The caller can use Option type as in the following:

var v = new Some<int>(0);
if (v.IsSome)
    System.Console.WriteLine(v.Value);
else
    System.Console.WriteLine("None");

This code looks okay at first, but we’ve just lost the power of pattern matching. We no longer can force the caller to handle both Some and None cases. The caller can easily ignore to check IsSome property and just retrieve the underlying value with Value property.

To fix this problem, let’s emulate pattern matching in C# with Match method.

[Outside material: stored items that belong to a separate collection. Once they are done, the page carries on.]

[src/rtl/mem_arbiter_pkg.sv]
// Shared definitions for the system RAM arbiter: ownership states and default burst/guard sizes.
// The loader imports the same constants so its burst assumptions track the arbiter.
package mem_arbiter_pkg;

   typedef enum logic [1:0] {
      StCpu   = 2'd0,
      StDma   = 2'd1,
      StGuard = 2'd2
   } arb_state_e;

   localparam int unsigned DefMaxBurst = 4;
   localparam int unsigned DefCpuMin   = 2;

   // Counter width for a range of n values; a single value still needs one bit.
   function automatic int unsigned cnt_width(input int unsigned n);
      return (n > 1) ? $clog2(n) : 1;
   endfunction

endpackage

    public abstract class Option<T>
    {
        // Other methods ...
        public abstract TResult Match<TResult>(Func<T, TResult> someFunc, Func<TResult> noneFunc);
    }

Match takes two delegates which handle each case respectively.

    public sealed class None<T> : Option<T>
    {
        // Other methods ...
        public override TResult Match<TResult>(Func<T, TResult> someFunc, Func<TResult> noneFunc)
        {
            return noneFunc();
        }
    }

    public sealed class Some<T> : Option<T>
    {
        // Other methods ...
        public override TResult Match<TResult>(Func<T, TResult> someFunc, Func<TResult> noneFunc)
        {
            return someFunc(value);
        }
    }

With Match method, the caller must pass delegates to handle both Some and None cases explicitly.

var v = new Some<int>(0);
var str = v.Match(
    v  => v.ToString(),
    () => "None"
);
Console.WriteLine(str);

Other methods of Option such as Fold and Map can be easily added. See Option.cs for the full source code with Map method added.

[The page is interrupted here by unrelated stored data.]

### src/rtl/mult_seq_ctrl.sv
// mult_seq_ctrl
//   Sequencing controller for a shared external adder. Performs a
//   WIDTH x WIDTH shift-add multiply, driving the adder once per cycle and
//   accumulating its sum. The adder inputs are only driven while running;
//   at all other times they are zero so the adder can be muxed to other users.
//
// Ports
//   clk          clock, rising edge
//   rst_n        asynchronous active-low reset
//   start_valid  request to multiply op_a * op_b
//   start_ready  high only in IDLE
//   signed_mode  sampled on accept: 1 = two's complement, 0 = unsigned
//   op_a, op_b   multiplicand / multiplier, sampled on accept
//   abort        synchronous cancel back to IDLE, no result produced
//   busy         high in RUN and DONE
//   res_valid    product valid (DONE)
//   res_ready    consumer accepts the product
//   product      2*WIDTH-bit result, stable while res_valid
//   add_a/add_b  adder operands (accumulator / shifted multiplicand term)
//   add_cin      adder carry-in (1 only on the signed MSB subtract step)
//   add_s        adder sum; only the low 2*WIDTH bits are used
//   add_cout     adder carry-out; unused (result is modulo 2^(2*WIDTH))

module mult_seq_ctrl #(
  parameter int WIDTH   = 8,
  parameter int ADDER_W = 16
) (
  input  logic                 clk,
  input  logic                 rst_n,
  input  logic                 start_valid,
  output logic                 start_ready,
  input  logic                 signed_mode,
  input  logic [WIDTH-1:0]     op_a,
  input  logic [WIDTH-1:0]     op_b,
  input  logic                 abort,
  output logic                 busy,
  output logic                 res_valid,
  input  logic                 res_ready,
  output logic [2*WIDTH-1:0]   product,
  output logic [ADDER_W-1:0]   add_a,
  output logic [ADDER_W-1:0]   add_b,
  output logic                 add_cin,
  input  logic [ADDER_W-1:0]   add_s,
  input  logic                 add_cout
);

  localparam int PW = 2 * WIDTH;
  localparam int CW = $clog2(WIDTH) + 1;

  generate
    if (PW > ADDER_W) begin : g_width_check
      $error("mult_seq_ctrl: 2*WIDTH exceeds ADDER_W");
    end
  endgenerate

  typedef enum logic [1:0] {
    S_IDLE = 2'd0,
    S_RUN  = 2'd1,
    S_DONE = 2'd2
  } state_t;

  state_t           state_reg, state_next;
  logic [WIDTH-1:0] m_reg;
  logic [WIDTH-1:0] q_reg;
  logic             sgn_reg;
  logic [PW-1:0]    acc_reg;
  logic [PW-1:0]    product_reg;
  logic [CW-1:0]    i_reg;

  logic             accept;
  logic             last_iter;
  logic             q_bit;
  logic [WIDTH-1:0] q_shifted;
  logic [PW-1:0]    mx;
  logic [PW-1:0]    m_term;
  logic [PW-1:0]    sum_low;

  // Carry-out and any adder bits above the product width are intentionally
  // ignored; fold them into one named sink.
  logic unused_adder_bits;
  generate
    if (ADDER_W > PW) begin : g_upper
      assign unused_adder_bits = ^{add_cout, add_s[ADDER_W-1:PW]};
    end else begin : g_no_upper
      assign unused_adder_bits = add_cout;
    end
  endgenerate

  assign sum_low     = add_s[PW-1:0];
  assign accept      = (state_reg == S_IDLE) && start_valid && !abort;
  assign last_iter   = (i_reg == CW'(WIDTH - 1));
  assign q_shifted   = q_reg >> i_reg;
  assign q_bit       = q_shifted[0];
  assign mx          = sgn_reg ? {{WIDTH{m_reg[WIDTH-1]}}, m_reg}
                               : {{WIDTH{1'b0}}, m_reg};
  assign m_term      = mx << i_reg;

  assign start_ready = (state_reg == S_IDLE);
  assign busy        = (state_reg == S_RUN) || (state_reg == S_DONE);
  assign res_valid   = (state_reg == S_DONE);
  assign product     = product_reg;

  // Next state and adder drive. The MSB of a two's-complement multiplier has
  // negative weight, so that step subtracts: acc + ~term + 1.
  always_comb begin
    state_next = state_reg;
    add_a      = '0;
    add_b      = '0;
    add_cin    = 1'b0;
    case (state_reg)
      S_IDLE: begin
        if (accept) state_next = S_RUN;
      end
      S_RUN: begin
        add_a = ADDER_W'(acc_reg);
        if (q_bit) begin
          if (sgn_reg && last_iter) begin
            add_b   = ADDER_W'(~m_term);
            add_cin = 1'b1;
          end else begin
            add_b = ADDER_W'(m_term);
          end
        end
        if (abort)          state_next = S_IDLE;
        else if (last_iter) state_next = S_DONE;
      end
      S_DONE: begin
        if (abort || res_ready) state_next = S_IDLE;
      end
      default: state_next = S_IDLE;
    endcase
  end

  always_ff @(posedge clk or negedge rst_n) begin
    if (!rst_n) begin
      state_reg   <= S_IDLE;
      m_reg       <= '0;
      q_reg       <= '0;
      sgn_reg     <= 1'b0;
      acc_reg     <= '0;
      product_reg <= '0;
      i_reg       <= '0;
    end else begin
      state_reg <= state_next;
      if (accept) begin
        m_reg   <= op_a;
        q_reg   <= op_b;
        sgn_reg <= signed_mode;
        acc_reg <= '0;
        i_reg   <= '0;
      end else if (state_reg == S_RUN && !abort) begin
        acc_reg <= sum_low;
        i_reg   <= i_reg + CW'(1);
        if (last_iter) product_reg <= sum_low;
      end
    end
  end

endmodule

### config.mk
export PLATFORM = sky130hd
export DESIGN_NAME = mult_seq_ctrl
export DESIGN_NICKNAME = d
export VERILOG_FILES = /design/src/rtl/mult_seq_ctrl.sv
export SDC_FILE = /design/constraint.sdc
export NUM_CORES = 1
export LEC_CHECK = 0
export CAP_MARGIN = 0
export CORE_ASPECT_RATIO = 1.5
export CORE_MARGIN = 5
export CORE_UTILIZATION = 45
export CTS_BUF_LIST = sky130_fd_sc_hd__clkbuf_8 sky130_fd_sc_hd__clkbuf_16
export DETAILED_ROUTE_END_ITERATION = 8
export PLACE_DENSITY = 0.77
export RECOVER_POWER = 100
export SYNTH_ARGS = -nofsm -noshare
export SYNTH_HDL_FRONTEND = slang
export SYNTH_SLANG_ARGS = --single-unit
### constraint.sdc
create_clock -name clk -period 4.15 [get_ports clk]
set_input_delay 0.415 -clock clk [delete_from_list [all_inputs] [get_ports clk]]
set_output_delay 0.415 -clock clk [all_outputs]
set_load 0.005 [all_outputs]
==> metrics.csv, run 1 <==
metric;value;unit
status;finished, violations left;
failing checks;capacitance limit, slew limit;
Arrival @ worst endpoint;3180;ps
mapped cell area;2992;µm²
Total GRT Usage;17.63;%
Setup crit end kind;output port;
Setup CP Type;flop to output port;
CP startpoint kind;flop;
share of cells above drive strength 1;10.88;%
Hold WC Path Type;flop to flop;
share of power burned in registers;34.6;%
GP Congestion;0.9070;
GRT overflow;0;
Final Cycle Share;86.55;%
post-cts resize count;0;
cell-internal power;1.682;mW
unrepaired setup endpoints after global routing;false;
Max Buffers Root-to-Sink;2;
Die Span Y;109.9;µm
max-slew violation count;56;
cell with the most instances after synthesis;nand2_1;
Seq/Total Area, Yosys;46.01;%
number of vias per cell;5.305;
Max Cap Viol;1;
final wirelength;7365;µm
fmax;278.4;MHz
minimum clock period;3592;ps
Setup Skew;11.47;ps
fin nets;429;
number of synthesized flops with an enable pin;0;
Avg WL per Cell;15.94;µm
DRC viols;0;
Pleak;1.899;nW
n_diodes;0;
first-pass GRT wire length;11790;µm
# setup viols final;0;
#FFs+latches synth;55;
worst slew pin tran;2904;ps
Final ANT Viol Nets;0;
syn_nets;346;
DRT Pass-1 Iters;4;
Setup TNS;0;ps
total number of vias;2451;
Final HPWL DP;5468;µm
post-synth top area share;46.01;%
Initial Utilization;46.12;%
Area contributors post-synth;dfrtp_1 (46%), nand2_1 (8.0%), mux2_2 (7.9%);
I/O pins;91;
Synth cell types;46;
FP Rows;36;
area delta synth->final;33.71;%
# fillers;570;
worst slack, placed;1119;ps
Post CTS Setup Buffer Count;0;
combinational share of power;50.0;%
H-tree depth;2;
pin count of the biggest net entering global routing;56;
Yosys Warn Count;0;
total CTS buffers;5;
DIE AREA;8413;µm²
maximum vdd drop;0.3495;mV
root buffer cell;clkbuf_8;
power density cells;662.6;nW/µm²
worst endpoint required time;3730;ps
Core Area;6486;µm²
Main synth FF type;dfrtp_1;
worst skew pair latency;310;ps
Synth async-reset ratio;100.0;%
post-synthesis area per instance;9.906;µm²
Hold Vio Cnt, Final;0;
most instantiated cells after synthesis;nand2_1 (64), dfrtp_1 (55), mux2_2 (21), nor2_1 (20), and2_1 (19);
Post-CTS Hold Buffers;0;
post-route worst setup slack;558.3;ps
Slew headroom;-93.62;%
CTS tree;yes;
Iter 0 DRT Violations;111;
clock transition at the registers of the reported paths;100;ps
crit-path max FO;18;
Psw;0.9688;mW
DIE WIDTH;76.58;µm
Synth Instances;302;
IO Port Bufs;89;
initial antenna violation count;0;
clk sinks;55;
switching share of total power;36.55;%
cell taking the most area after synthesis;dfrtp_1;
Clk pwr share;15.4;%
number of global-route vias before repair;2493;
## kinds of logic after synthesis
kind of cell / count (synthesis) / synth area share (%)
AND/OR/NAND/NOR: 127 / 19.49
flip-flops: 55 / 46.01
AO/OA/AOI/OAI: 50 / 13.26
multiplexers: 34 / 12.67
buffers and inverters: 22 / 3.848
XOR/XNOR: 9 / 2.635
adder cells (fa/ha/maj): 5 / 2.091
## through the flow
step                      hold WS [ps]  instance area, µm²  util, %  power (mW)  cells
after CTS                        239.2                4039    62.27       2.775    462
after global routing             500.8                4000    61.67       2.865    462
after floorplan                  119.4                2992        -       1.807    302
after global placement           455.7                3906    60.22       2.324    454
after detailed placement         466.3                3906    60.22       2.351    454
final                            485.0                4000    61.67       2.650    462
## placed cells by master (no fill, tap or decap), drive strengths merged, types with 6 or more instances in the layout
cell / instances
a21oi: 16
a22o: 13
and2: 19
clkbuf: 6
clkdlybuf4s50: 49
dfrtp: 55
dlygate4sd3: 39
inv: 6
mux2: 21
mux2i: 12
nand2: 65
nand3: 6
nor2: 21
## routing by layer
| layer | routed length, µm | global-route usage [%] |
|---|---|---|
| met5 | 0 | 0 |
| met1 | 2842 | 19.19 |
| met2 | 4023 | 32.84 |
| met3 | 366 | 4.016 |
| met4 | 132 | 7.125 |
## worst paths after layout
kind	startpoint	to	slack, ps	cells past startpoint
max	state_reg[1]	add_b[13]	560	7
min	q_reg[6]	q_reg[6]	480	2
max in group asynchronous	rst_n	q_reg[7]	1390	2
min reg2reg	q_reg[6]	q_reg[6]	480	2
min in group asynchronous	rst_n	i_reg[0]	1140	2
max reg2reg	state_reg[1]	product[3]	730	6
## cell type report
class	instances	area [µm²]	share of cell area [%]
multi-input cells	225	1465	36.63
flip-flops and latches	55	1376	34.41
repair buffers	93	912.1	22.80
well taps	76	95.09	2.377
clock buffers	5	68.82	1.720
clock inverters	3	63.81	1.595
inverters	5	18.77	0.4692
## power by group through the flow
stage / clock, mW / sequential, mW / combinational (mW)
6_report: 0.408 / 0.916 / 1.33
5_1_grt: 0.439 / 0.946 / 1.48
4_1_cts: 0.422 / 0.922 / 1.43
3_5_place_dp: 0 / 0.930 / 1.42
3_3_place_gp: 0 / 0.917 / 1.41
2_1_floorplan: 0 / 0.856 / 0.951
## critical path, stage by stage (launching register included)
cell             delay [ps]
dfrtp_1                 410
inv_1                   110
ha_1                    490
inv_1                   120
a311oi_1                320
o211ai_2                350
a2111oi_0               460
clkdlybuf4s50_1         590
Power figures use the tool's default switching activity.
==> run 2, diff against run 1 <==
--- a/config.mk
+++ b/config.mk
@@ -5,11 +5,12 @@
 export SDC_FILE = /design/constraint.sdc
 export NUM_CORES = 1
 export LEC_CHECK = 0
+export ABC_CLOCK_PERIOD_IN_PS = 4000
 export CAP_MARGIN = 0
 export CORE_ASPECT_RATIO = 1.5
 export CORE_MARGIN = 5
 export CORE_UTILIZATION = 45
-export CTS_BUF_LIST = sky130_fd_sc_hd__clkbuf_8 sky130_fd_sc_hd__clkbuf_16
+export CTS_BUF_LIST = sky130_fd_sc_hd__clkbuf_8
 export DETAILED_ROUTE_END_ITERATION = 8
 export PLACE_DENSITY = 0.77
 export RECOVER_POWER = 100
==> constraint.sdc (replaced) <==
create_clock -name clk -period 4 [get_ports clk]
set_input_delay 0.4 -clock clk [delete_from_list [all_inputs] [get_ports clk]]
set_output_delay 0.4 -clock clk [all_outputs]
set_load 0.005 [all_outputs]
==> run 2 against run 1 <==
  * The run ends with capacitance limit left
  * Wire length shrank 0.54%
  * Largest power group unchanged
  * Global-route usage grew 0.14 points
  * Die area is the same
  * Cell area is the same
==> metrics.csv, run 2 (synthesis gave the netlist of run 1 again) <==
metric;value;unit;change
status;finished, violations left;;
failing checks;capacitance limit;;
# setup viols final;0;;unchanged
Slew headroom;0.2673;%;+94 points
first-pass GRT wire length;11990;µm;+1.7%
clk sinks;55;;unchanged
max-slew violation count;0;;-100%
I/O pins;91;;unchanged
worst slack, placed;1223;ps;+104.0 ps
post-route worst setup slack;644.3;ps;+86.03 ps
FP Rows;36;;unchanged
H-tree depth;2;;unchanged
final wirelength;7325;µm;-0.54%
worst slew pin tran;1496;ps;-1408 ps
total power;2.740;mW;+3.4%
reg2reg path depth;7;;+1
unrepaired setup endpoints after global routing;false;;
# fillers;559;;-1.9%
worst skew pair latency;320;ps;about the same
worst path buffer plus inverter count;1;;-2
Setup CP Type;flop to output port;;
Pleak;1.872;nW;-1.4%
area delta synth->final;33.71;%;unchanged
DRC viols;0;;unchanged
Post-CTS Hold Buffers;0;;unchanged
DRT Pass-1 Iters;4;;unchanged
Max Cap Viol;1;;unchanged
CP max stage cell;dlygate4sd3_1;;
Final Cycle Share;83.89;%;
root buffer cell;clkbuf_8;;
most common cell after layout, fill and taps aside;nand2_1;;
Clk pwr share;14.1;%;-1.3 points
Hold Vio Cnt, Final;0;;unchanged
Setup crit end kind;output port;;
Die Span Y;109.9;µm;unchanged
crit-path cells;ha_1, nand2_1, nor2_1, nand2_1, o221a_2, nor2_1, dlygate4sd3_1;;
share of power burned in registers;34.6;%;about the same
cell-internal power;1.714;mW;+1.9%
Psw;1.026;mW;+5.9%
Reg2Reg Setup Slack;1240;ps;+510 ps
total number of vias;2466;;+0.61%
Max Buffers Root-to-Sink;2;;unchanged
GRT overflow;0;;unchanged
R2R Path Start;state_reg[1];;
crit-path max FO;9;;-9
CP Capture Point;add_b[8];;
share of cells above drive strength 1;10.57;%;-0.31 points
maximum vdd drop;0.3829;mV;+9.6%
Iter 0 DRT Violations;77;;-31%
Final ANT Viol Nets;0;;unchanged
Core Area;6486;µm²;unchanged
clock transition at the registers of the reported paths;100;ps;about the same
Final HPWL DP;5521;µm;+0.98%
Design Area, Final;4000;µm²;unchanged
minimum clock period;3356;ps;
Setup Skew;14.96;ps;+3.484 ps
combinational share of power;51.3;%;+1.3 points
Post CTS Setup Buffer Count;0;;unchanged
switching share of total power;37.45;%;+0.90 points
fmax;298.0;MHz;
Hold WC Path Type;input port to asynchronous set/reset pin;;
RR Endpoint;product[3];;
IO Port Bufs;89;;unchanged
CTS tree;yes;;
worst endpoint required time;3600;ps;-130 ps
power density cells;685.0;nW/µm²;+3.4%
Setup TNS;0;ps;unchanged
GP Congestion;0.8940;;-1.4%
post-cts resize count;0;;unchanged
number of global-route vias before repair;2524;;+1.2%
pin count of the biggest net entering global routing;31;;-45%
n_diodes;0;;unchanged
total CTS buffers;5;;unchanged
Initial Utilization;46.12;%;unchanged
initial antenna violation count;0;;unchanged
CP startpoint kind;flop;;
area post-placement;3921;µm²;+0.38%
DIE WIDTH;76.58;µm;unchanged
Avg WL per Cell;15.79;µm;-0.97%
Setup crit start;i_reg[1];;
most frequent cells in the layout;nand2_1 (65), dfrtp_1 (55), clkdlybuf4s50_1 (54);;
number of vias per cell;5.315;;+0.18%
Arrival @ worst endpoint;2960;ps;-220 ps
DIE AREA;8413;µm²;unchanged
CP max stage delay;570;ps;-20 ps
final core occ;61.67;%;unchanged
fin nets;431;;+0.47%
cell family with most CP delay;simple AND/OR/NAND/NOR gates;;
Total GRT Usage;17.76;%;+0.14 points
critical path depth;7;;unchanged
-- run 2: changes by cell type in the layout (fill, tap and decap cells not counted), sizes merged --
cell	previous run	this run
clkdlybuf4s50	49	54
dlygate4sd3	39	34
bufinv	2	1
inv	6	5
clkinv	0	1
clkbuf	6	10
buf	4	3
-- run 2: through the flow --
stage / hold slack [ps] / instances
2_1_floorplan: 104.4 / 302
3_3_place_gp: 452.3 / 456
3_5_place_dp: 452.9 / 456
4_1_cts: 96.09 / 464
5_1_grt: 495.9 / 464
6_report: 425.4 / 464
-- run 2: per-layer routing --
| metal | share of wire (%) | track usage, % |
|---|---|---|
| met4 | 2.6 | 7.875 |
| met2 | 54 | 32.84 |
| met1 | 38 | 18.71 |
| met3 | 5.5 | 4.918 |
| met5 | 0 | 0 |
-- run 2: final cells by class --
class	count	area (µm²)	share of cell area, %
Clock buffer	6	82.58	2.064
Inverter	5	18.77	0.4692
Clock inverter	2	35.03	0.8758
Sequential cell	55	1376	34.41
Multi-Input combinational cell	225	1474	36.85
Tap cell	76	95.09	2.377
Timing Repair Buffer	95	918.4	22.96
-- run 2: worst min-delay path by stage --
stage / from / to / slack [ps]
6_report: rst_n / acc_reg[7] / 430
5_1_grt: q_reg[7] / q_reg[7] / 500
4_1_cts: rst_n / acc_reg[7] / 100
3_5_place_dp: rst_n / product[3] / 450
3_3_place_gp: rst_n / product[3] / 450
2_1_floorplan: rst_n / acc_reg[0] / 100
-- run 2: power groups by stage --
stage,logic [mW],clock network [mW],registers (mW)
2_1_floorplan,0.987,0,0.888
3_3_place_gp,1.47,0,0.952
3_5_place_dp,1.49,0,0.961
4_1_cts,1.50,0.398,0.953
5_1_grt,1.55,0.417,0.984
6_report,1.41,0.385,0.949
==> run 3, diff against run 2 <==
--- a/config.mk
+++ b/config.mk
@@ -5,14 +5,14 @@
 export SDC_FILE = /design/constraint.sdc
 export NUM_CORES = 1
 export LEC_CHECK = 0
-export ABC_CLOCK_PERIOD_IN_PS = 4000
+export ABC_CLOCK_PERIOD_IN_PS = 3000
 export CAP_MARGIN = 0
 export CORE_ASPECT_RATIO = 1.5
 export CORE_MARGIN = 5
-export CORE_UTILIZATION = 45
+export CORE_UTILIZATION = 44
 export CTS_BUF_LIST = sky130_fd_sc_hd__clkbuf_8
 export DETAILED_ROUTE_END_ITERATION = 8
-export PLACE_DENSITY = 0.77
+export PLACE_DENSITY = 0.79
 export RECOVER_POWER = 100
 export SYNTH_ARGS = -nofsm -noshare
 export SYNTH_HDL_FRONTEND = slang
==> constraint.sdc (replaced) <==
create_clock -name clk -period 3 [get_ports clk]
set_input_delay 0.3 -clock clk [delete_from_list [all_inputs] [get_ports clk]]
set_output_delay 0.3 -clock clk [all_outputs]
set_load 0.005 [all_outputs]
==> run 3 against run 2 <==
  * The run now ends clean
  * Register-to-register slack got worse by 900 ps
  * Critical endpoint is now add_b[9]
  * Sequential cell count unchanged
  * Worst hold slack worse by 56 ps
  * Critical path type unchanged
  * Critical path depth stayed put
  * Combinational power increased by 46%
  * Cell area is 1.9% higher
  * Global-route usage rose by 0.19 points
  * Worst setup slack worse by 550 ps
  * Highest routed layer unchanged
  * Clock power increased by 11%
  * Die area grew 2.0%
  * First-iteration DRC count is 73% higher
  * Core utilization increased by 0.32 points
==> metrics.csv, run 3 (synthesis gave the netlist of run 1 again) <==
metric;value;unit;change
status;completed;;
root buffer cell;clkbuf_8;;
Arrival @ worst endpoint;2600;ps;-360 ps
DRC viols;0;;unchanged
DRT Pass-1 Iters;4;;unchanged
CP Capture Point;add_b[9];;
reg2reg path depth;7;;unchanged
FP Rows;36;;unchanged
Avg WL per Cell;16.10;µm;+2.0%
Post-CTS Hold Buffers;0;;unchanged
RR Endpoint;product[8];;
most common cell after layout, fill and taps aside;nand2_1;;
max-slew violation count;0;;unchanged
Final HPWL DP;5652;µm;+2.4%
Pleak;1.892;nW;+1.0%
n_diodes;0;;unchanged
fmax;344.7;MHz;
Die Span Y;111.0;µm;+1.0%
initial antenna violation count;0;;unchanged
Core Area;6576;µm²;+1.4%
Hold WC Path Type;input port to asynchronous set/reset pin;;
total power;3.742;mW;+37%
total number of vias;2509;;+1.7%
I/O pins;91;;unchanged
GP Congestion;0.9039;;+1.1%
Design Area, Final;4076;µm²;+1.9%
DIE AREA;8582;µm²;+2.0%
most frequent cells in the layout;nand2_1 (63), clkdlybuf4s50_1 (58), dfrtp_1 (55);;
crit-path max FO;13;;+4
Setup CP Type;flop to output port;;
Max Cap Viol;0;;-1
pin count of the biggest net entering global routing;56;;+81%
Reg2Reg Setup Slack;340;ps;-900 ps
Hold Vio Cnt, Final;0;;unchanged
IO Port Bufs;89;;unchanged
minimum clock period;2901;ps;
DIE WIDTH;77.33;µm;+0.98%
Iter 0 DRT Violations;133;;+73%
worst endpoint required time;2700;ps;-900 ps
first-pass GRT wire length;12740;µm;+6.3%
# setup viols final;0;;unchanged
share of cells above drive strength 1;15.23;%;+4.7 points
Slew headroom;11.24;%;+11 points
Initial Utilization;45.49;%;-0.63 points
clk sinks;55;;unchanged
CP startpoint kind;flop;;
worst slew pin tran;1331;ps;-164.5 ps
power density cells;917.9;nW/µm²;+34%
Total GRT Usage;17.95;%;+0.19 points
clock transition at the registers of the reported paths;90;ps;about the same
CTS tree;yes;;
maximum vdd drop;0.5757;mV;+50%
Setup crit start;i_reg[0];;
number of vias per cell;5.338;;+0.44%
Final Cycle Share;96.71;%;
area post-placement;3944;µm²;+0.57%
Setup Skew;8.002;ps;-6.953 ps
# fillers;587;;+5.0%
GRT overflow;0;;unchanged
worst skew pair latency;310;ps;about the same
final wirelength;7566;µm;+3.3%
number of global-route vias before repair;2604;;+3.2%
Final ANT Viol Nets;0;;unchanged
fin nets;437;;+1.4%
Max Buffers Root-to-Sink;2;;unchanged
R2R Path Start;state_reg[1];;
H-tree depth;2;;unchanged
total CTS buffers;5;;unchanged
Setup crit end kind;output port;;
area delta synth->final;36.26;%;
run 3: repair_timing:
item | 4_1_cts | 5_1_grt
endpoints found under the hold margin | 0 | 0
resized for setup | 0 | 7
setup endpoints to repair | 0 | 8
buffers inserted | 0 | 2
run 3: metal layers:
metal  vias to the layer above  track usage [%]  routed length (µm)
li1                       1222                -                   -
met1                      1206            21.31                3012
met2                        71            32.17                4019
met3                        10            3.577                 399
met4                         0            5.161                 134
met5                         -                0                   0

This is just a proof-of-concept implementation. Please refer to Functional C# if you are looking for a full featured functional programming library for C#.

Scala Option.fold vs Option.map/getOrElse

Scala Option offers two different ways to handle an Option value.

Option.map/getOrElse

val name: Option[String] = request getParameter "name"
name map { _.toUpperCase } getOrElse ""

Option.fold

val name: Option[String] = request getParameter "name"
name.fold("") { _.toUpperCase }

On the spark-dev mailing list, there was a discussion on using Option.fold instead of Option.map/getOrElse combination.

Two idioms look almost the same, but people seem to prefer one over the other for readability reasons. Here is the summary of the discussion:

  • Option.getOrElse/map is a more idiomatic Scala code because Option.fold was only introduced in Scala 2.10.
  • Fold on Option is not obvious to most developers.
  • Option.fold is not readable.
    • Reverses the order of Some vs None.
    • Putting the default condition first there makes it not as intuitive.
    • When code gets long, the lack of an obvious boundary with two closures is confusing. (“} {” compared to getOrElse)
  • Fold is a more functional idiom in general.

It seems people are getting used to functional idioms such as map and filter, but still are reluctant to accept more functional idioms such as Option.fold.

I prefer Option.getOrElse/map because I think putting the default value first is not intuitive and much of Scala code is already written with Option.getOrElse/map. However, both options are fine as long as only one style is used through the project. Consistency is more important than taste!